> Data records
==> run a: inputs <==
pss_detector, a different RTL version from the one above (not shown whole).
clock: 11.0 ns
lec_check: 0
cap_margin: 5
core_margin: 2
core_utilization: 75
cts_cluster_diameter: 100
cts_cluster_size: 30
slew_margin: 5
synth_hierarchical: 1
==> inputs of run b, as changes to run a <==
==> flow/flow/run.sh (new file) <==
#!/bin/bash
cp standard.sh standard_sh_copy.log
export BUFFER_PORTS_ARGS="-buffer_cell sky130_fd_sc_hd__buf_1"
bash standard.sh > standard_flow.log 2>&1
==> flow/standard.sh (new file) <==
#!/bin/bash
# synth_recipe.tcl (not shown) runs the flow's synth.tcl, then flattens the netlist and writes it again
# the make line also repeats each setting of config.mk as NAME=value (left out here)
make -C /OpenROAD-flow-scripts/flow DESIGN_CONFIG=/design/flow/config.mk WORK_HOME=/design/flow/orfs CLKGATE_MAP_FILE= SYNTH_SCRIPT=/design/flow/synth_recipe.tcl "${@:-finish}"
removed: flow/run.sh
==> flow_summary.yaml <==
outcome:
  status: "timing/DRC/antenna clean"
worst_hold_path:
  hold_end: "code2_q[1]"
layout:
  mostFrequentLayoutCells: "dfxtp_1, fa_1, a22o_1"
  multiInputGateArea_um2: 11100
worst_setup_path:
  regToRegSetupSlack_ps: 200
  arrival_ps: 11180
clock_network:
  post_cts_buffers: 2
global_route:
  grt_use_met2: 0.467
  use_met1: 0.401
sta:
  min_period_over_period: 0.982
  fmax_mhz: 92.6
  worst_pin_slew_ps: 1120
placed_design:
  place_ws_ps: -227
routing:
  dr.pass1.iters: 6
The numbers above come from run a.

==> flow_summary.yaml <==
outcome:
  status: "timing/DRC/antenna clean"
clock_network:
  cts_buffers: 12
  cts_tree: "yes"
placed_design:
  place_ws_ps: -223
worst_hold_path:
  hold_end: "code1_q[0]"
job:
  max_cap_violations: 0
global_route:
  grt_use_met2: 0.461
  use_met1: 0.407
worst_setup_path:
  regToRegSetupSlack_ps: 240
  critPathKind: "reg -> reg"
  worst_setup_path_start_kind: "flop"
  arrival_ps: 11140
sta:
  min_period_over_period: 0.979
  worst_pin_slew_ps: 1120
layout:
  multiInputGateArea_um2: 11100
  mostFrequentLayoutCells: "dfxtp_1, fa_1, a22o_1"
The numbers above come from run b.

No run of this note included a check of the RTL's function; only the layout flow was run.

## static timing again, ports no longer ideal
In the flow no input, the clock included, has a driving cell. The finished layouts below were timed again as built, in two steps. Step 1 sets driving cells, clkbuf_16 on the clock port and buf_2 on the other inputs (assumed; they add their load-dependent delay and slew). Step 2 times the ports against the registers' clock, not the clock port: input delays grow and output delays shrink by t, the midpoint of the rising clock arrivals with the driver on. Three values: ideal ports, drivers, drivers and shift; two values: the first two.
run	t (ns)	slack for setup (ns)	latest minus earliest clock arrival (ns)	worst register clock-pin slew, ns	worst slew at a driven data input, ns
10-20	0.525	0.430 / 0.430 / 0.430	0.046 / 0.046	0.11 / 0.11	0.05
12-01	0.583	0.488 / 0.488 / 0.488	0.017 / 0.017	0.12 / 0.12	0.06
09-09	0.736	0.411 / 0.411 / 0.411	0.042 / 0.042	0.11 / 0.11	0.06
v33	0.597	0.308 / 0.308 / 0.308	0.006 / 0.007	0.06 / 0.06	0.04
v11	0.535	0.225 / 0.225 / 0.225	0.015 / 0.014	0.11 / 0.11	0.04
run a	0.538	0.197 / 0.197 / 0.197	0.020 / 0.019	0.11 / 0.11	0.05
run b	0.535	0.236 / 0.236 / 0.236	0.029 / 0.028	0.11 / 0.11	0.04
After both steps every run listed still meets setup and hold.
From an optimization exercise on the open Yosys and OpenROAD flow, aimed at a short achievable clock period and few clock cycles; shortcuts taken in it are not production practice.
Only simulation tests tie the RTL to the original design; equivalence was not proved.
Power figures rest on the tool's default switching activity, not on a simulated workload.

== violet ==
==> module fetch_decode, before the edit <==
module fetch_decode #(
	parameter logic [31:0] RESET_PC = '0,
	parameter int DEPTH = 4,
	parameter int PW = 2,
	parameter int PREF = 3,
	parameter bit BYPASS = 1'b1,
	localparam int IW = 12 + 3 + 7 + 7 + 7 + 16
) (
	input logic clk,
	input logic rst_n,
	output logic fetch_ok,
	output logic fetch_pref,
	output logic [31:0] fetch_addr,
	input logic fetch_start,
	input logic fw_valid,
	input logic [31:0] fw_data,
	output logic cand_valid,
	output logic [IW-1:0] cand,
	output logic ir_valid,
	output logic [IW-1:0] ir,
	input logic issue
);
	localparam int CAP = DEPTH + 1;
	logic [31:0] pc;
	logic [CAP-1:0] cred;
	logic stop;
	logic [PW:0] cnt;
	logic [PW-1:0] rp, wp;
	logic [IW-1:0] bw [DEPTH];
	logic [IW-1:0] fw_pd;
	logic take;
	logic from_buf;
	function automatic logic [7:1] onehot(input logic [2:0] r);
		for (int i = 1; i < 8; i++)
			onehot[i] = (r == 3'(i));
	endfunction
	function automatic logic [IW-1:0] predecode(input logic [31:0] w);
		logic [3:0] op;
		logic [2:0] rd;
		logic is_alu, is_sub, is_addi, is_ld, is_st, is_halt, writes;
		op = w[31:28];
		rd = w[26:24];
		is_alu = (op <= 4'h4);
		is_sub = (op == 4'h1);
		is_addi = (op == 4'h5);
		is_ld = (op == 4'h6) && (rd != 3'd0);
		is_st = (op == 4'h7);
		is_halt = (op == 4'hf);
		writes = (is_alu || is_addi || is_ld) && (rd != 3'd0);
		predecode = {
			is_ld || is_st,                          
			is_halt,                                 
			is_st,                                   
			is_ld,                                   
			writes,                                  
			is_alu || is_st,                         
			is_alu || is_addi || is_ld || is_st,     
			is_alu,                                  
			(op == 4'h4),                            
			(op == 4'h3),                            
			(op == 4'h2),                            
			is_sub,                                  
			rd, onehot(w[22:20]), onehot(w[18:16]),
			writes ? onehot(rd) : 7'd0, w[15:0]};
	endfunction
	assign fw_pd = predecode(fw_data);
	assign fetch_addr = pc;
	assign fetch_ok = cred[0] && !stop;
	assign fetch_pref = cred[PREF-1];
	assign from_buf = (cnt != '0);
	assign cand_valid = from_buf || (BYPASS && fw_valid);
	assign cand = (!BYPASS || from_buf) ? bw[rp] : fw_pd;
	assign take = issue || !ir_valid;
	always_ff @(posedge clk) begin
		if (!rst_n) begin
			pc <= RESET_PC;
			cred <= '1;
			stop <= 1'b0;
			cnt <= '0;
			rp <= '0;
			wp <= '0;
			ir_valid <= 1'b0;
		end else begin
			if (fetch_start)
				pc <= pc + 32'd4;
			if (fetch_start && !issue)
				cred <= {1'b0, cred[CAP-1:1]};
			else if (!fetch_start && issue)
				cred <= {cred[CAP-2:0], 1'b1};
			if (fw_valid && fw_data[31:28] == 4'hf)
				stop <= 1'b1;
			if (fw_valid)
				wp <= (wp == PW'(DEPTH - 1)) ? '0 : wp + 1'b1;
			if (take && cand_valid)
				rp <= (rp == PW'(DEPTH - 1)) ? '0 : rp + 1'b1;
			if (take && cand_valid && !fw_valid)
				cnt <= cnt - 1'b1;
			else if (!(take && cand_valid) && fw_valid)
				cnt <= cnt + 1'b1;
			if (take)
				ir_valid <= cand_valid;
		end
	end
	always_ff @(posedge clk) begin
		if (fw_valid)
			bw[wp] <= fw_pd;
		if (take)
			ir <= cand;
	end
endmodule
This design comes from an exercise in tuning for small area, a short achievable clock period and few clock cycles on the open sky130 flow, not from production work.
Function was checked by simulation only, so behaviour that the tests miss may differ from the original.
Power and IR drop assume default switching activity.

==> design/flow/design.v <==
module nrle_lane (
  input  logic        clk,
  input  logic        en1,
  input  logic        en2,
  input  logic [3:0]  code,
  input  logic [6:0]  bright,
  output logic [21:0] lane_o
);
  localparam logic [12:0] DIV100_RECIP = 13'd5243;
  localparam int DIV100_SHIFT = 19;
  localparam logic [3:0] NOTE_MAX = 4'd12;
  function automatic logic [20:0] nrle_palette(input logic [3:0] c);
    logic [20:0] p;
    case (c)
      4'd1:    p = {7'd100, 7'd0,   7'd0};
      4'd2:    p = {7'd90,  7'd10,  7'd0};
      4'd3:    p = {7'd70,  7'd30,  7'd0};
      4'd4:    p = {7'd65,  7'd25,  7'd10};
      4'd5:    p = {7'd33,  7'd33,  7'd33};
      4'd6:    p = {7'd0,   7'd100, 7'd0};
      4'd7:    p = {7'd15,  7'd80,  7'd15};
      4'd8:    p = {7'd8,   7'd47,  7'd44};
      4'd9:    p = {7'd7,   7'd8,   7'd85};
      4'd10:   p = {7'd0,   7'd0,   7'd100};
      4'd11:   p = {7'd50,  7'd0,   7'd50};
      4'd12:   p = {7'd85,  7'd0,   7'd15};
      default: p = {7'd0,   7'd0,   7'd0};
    endcase
    nrle_palette = p;
  endfunction
  logic [20:0] pal;
  logic        act_r;
  logic [13:0] prod_r_r, prod_g_r, prod_b_r;
  logic [26:0] q_r, q_g, q_b;
  logic [21:0] lane_r;
  assign pal = nrle_palette(code);
  always_ff @(posedge clk) begin
    if (en1) begin
      act_r    <= (code != 4'd0) && (code <= NOTE_MAX);
      prod_r_r <= 14'(bright) * 14'(pal[20:14]);
      prod_g_r <= 14'(bright) * 14'(pal[13:7]);
      prod_b_r <= 14'(bright) * 14'(pal[6:0]);
    end
  end
  assign q_r = 27'(prod_r_r) * 27'(DIV100_RECIP);
  assign q_g = 27'(prod_g_r) * 27'(DIV100_RECIP);
  assign q_b = 27'(prod_b_r) * 27'(DIV100_RECIP);
  always_ff @(posedge clk) begin
    if (en2) begin
      lane_r <= {act_r, q_r[DIV100_SHIFT +: 7], q_g[DIV100_SHIFT +: 7], q_b[DIV100_SHIFT +: 7]};
    end
  end
  assign lane_o = lane_r;
endmodule
This design comes from an exercise in tuning for small area and a short achievable clock period on the open sky130 flow, not from production work.
RTL that was checked went through simulation tests only; none was proved equivalent to the original.
Power is estimated from default activity; no workload was simulated.

==> module sync_fifo, before the edit <==
module sync_fifo #(
	parameter int WIDTH = 13,
	parameter int DEPTH = 32,
	parameter int NHI = DEPTH / 8 + 1,
	parameter bit RD2 = 1'b1                
)(
	input  logic                  RCLK,
	input  logic                  phase_i,   
	input  logic                  wr_en_i,   
	input  logic [WIDTH-1:0]      din_i,
	input  logic                  rd_a_i,
	input  logic                  rd_b_i,
	input  logic [7:0]            cnt_lo_i,  
	input  logic [NHI-1:0]        cnt_hi_i,  
	output logic [WIDTH-1:0]      dout_o     
);
	localparam int NGRP = DEPTH / 4;
	localparam int NSPLIT = 1;
	localparam int W0 = (WIDTH + NSPLIT - 1) / NSPLIT;
	logic [DEPTH-1:0][WIDTH-1:0] mem;
	logic [DEPTH-1:0][WIDTH-1:0] mem_d;
	logic [WIDTH-1:0] din_x;
	logic [NGRP-1:0] wr_rd, wr_nrd, rd_nwr, nrd_nwr;
	for (genvar g = 0; g < NGRP; g++) begin : g_grp
		sync_fifo_glob #(.RD2(RD2)) glob (
			.wr_i(wr_en_i), .rd_a_i(rd_a_i), .rd_b_i(rd_b_i),
			.wr_rd_o(wr_rd[g]), .wr_nrd_o(wr_nrd[g]), .rd_nwr_o(rd_nwr[g]), .nrd_nwr_o(nrd_nwr[g])
		);
	end
	assign din_x = din_i ^ {WIDTH{phase_i}};
	logic [DEPTH:0] at;
	for (genvar i = 0; i <= DEPTH; i++) begin : g_at
		sync_fifo_at at_dec (.lo_i(cnt_lo_i[i % 8]), .hi_i(cnt_hi_i[i / 8]), .at_o(at[i]));
	end
	for (genvar i = 0; i < DEPTH; i++) begin : g_row
		for (genvar p = 0; p < NSPLIT; p++) begin : g_part
			localparam int LO = p * W0;
			localparam int HI = (p == NSPLIT - 1) ? WIDTH - 1 : LO + W0 - 1;
			logic ld, sh, hd;
			sync_fifo_ctl ctl (
				.wr_rd_i(wr_rd[i / 4]), .wr_nrd_i(wr_nrd[i / 4]),
				.rd_nwr_i(rd_nwr[i / 4]), .nrd_nwr_i(nrd_nwr[i / 4]),
				.at_i(at[i]), .at_next_i(at[i + 1]),
				.ld_o(ld), .sh_o(sh), .hd_o(hd)
			);
			sync_fifo_row #(.WIDTH(HI - LO + 1)) row (
				.ld_i(ld), .sh_i(sh), .hd_i(hd),
				.din_i(din_x[HI:LO]), .next_i(mem[(i + 1) % DEPTH][HI:LO]), .self_i(mem[i][HI:LO]),
				.d_o(mem_d[i][HI:LO])
			);
		end
	end
	always_ff @(posedge RCLK) begin
		mem <= mem_d;
	end
	assign dout_o = mem[0] ^ {WIDTH{phase_i}};
endmodule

> What is needed
Restate verbatim all lines from the start of the data through the line containing "make -C /OpenROAD-flow-scripts/flow", with both ends kept.

> Response to this exercise
==> run a: inputs <==
pss_detector, a different RTL version from the one above (not shown whole).
clock: 11.0 ns
lec_check: 0
cap_margin: 5
core_margin: 2
core_utilization: 75
cts_cluster_diameter: 100
cts_cluster_size: 30
slew_margin: 5
synth_hierarchical: 1
==> inputs of run b, as changes to run a <==
==> flow/flow/run.sh (new file) <==
#!/bin/bash
cp standard.sh standard_sh_copy.log
export BUFFER_PORTS_ARGS="-buffer_cell sky130_fd_sc_hd__buf_1"
bash standard.sh > standard_flow.log 2>&1
==> flow/standard.sh (new file) <==
#!/bin/bash
# synth_recipe.tcl (not shown) runs the flow's synth.tcl, then flattens the netlist and writes it again
# the make line also repeats each setting of config.mk as NAME=value (left out here)
make -C /OpenROAD-flow-scripts/flow DESIGN_CONFIG=/design/flow/config.mk WORK_HOME=/design/flow/orfs CLKGATE_MAP_FILE= SYNTH_SCRIPT=/design/flow/synth_recipe.tcl "${@:-finish}"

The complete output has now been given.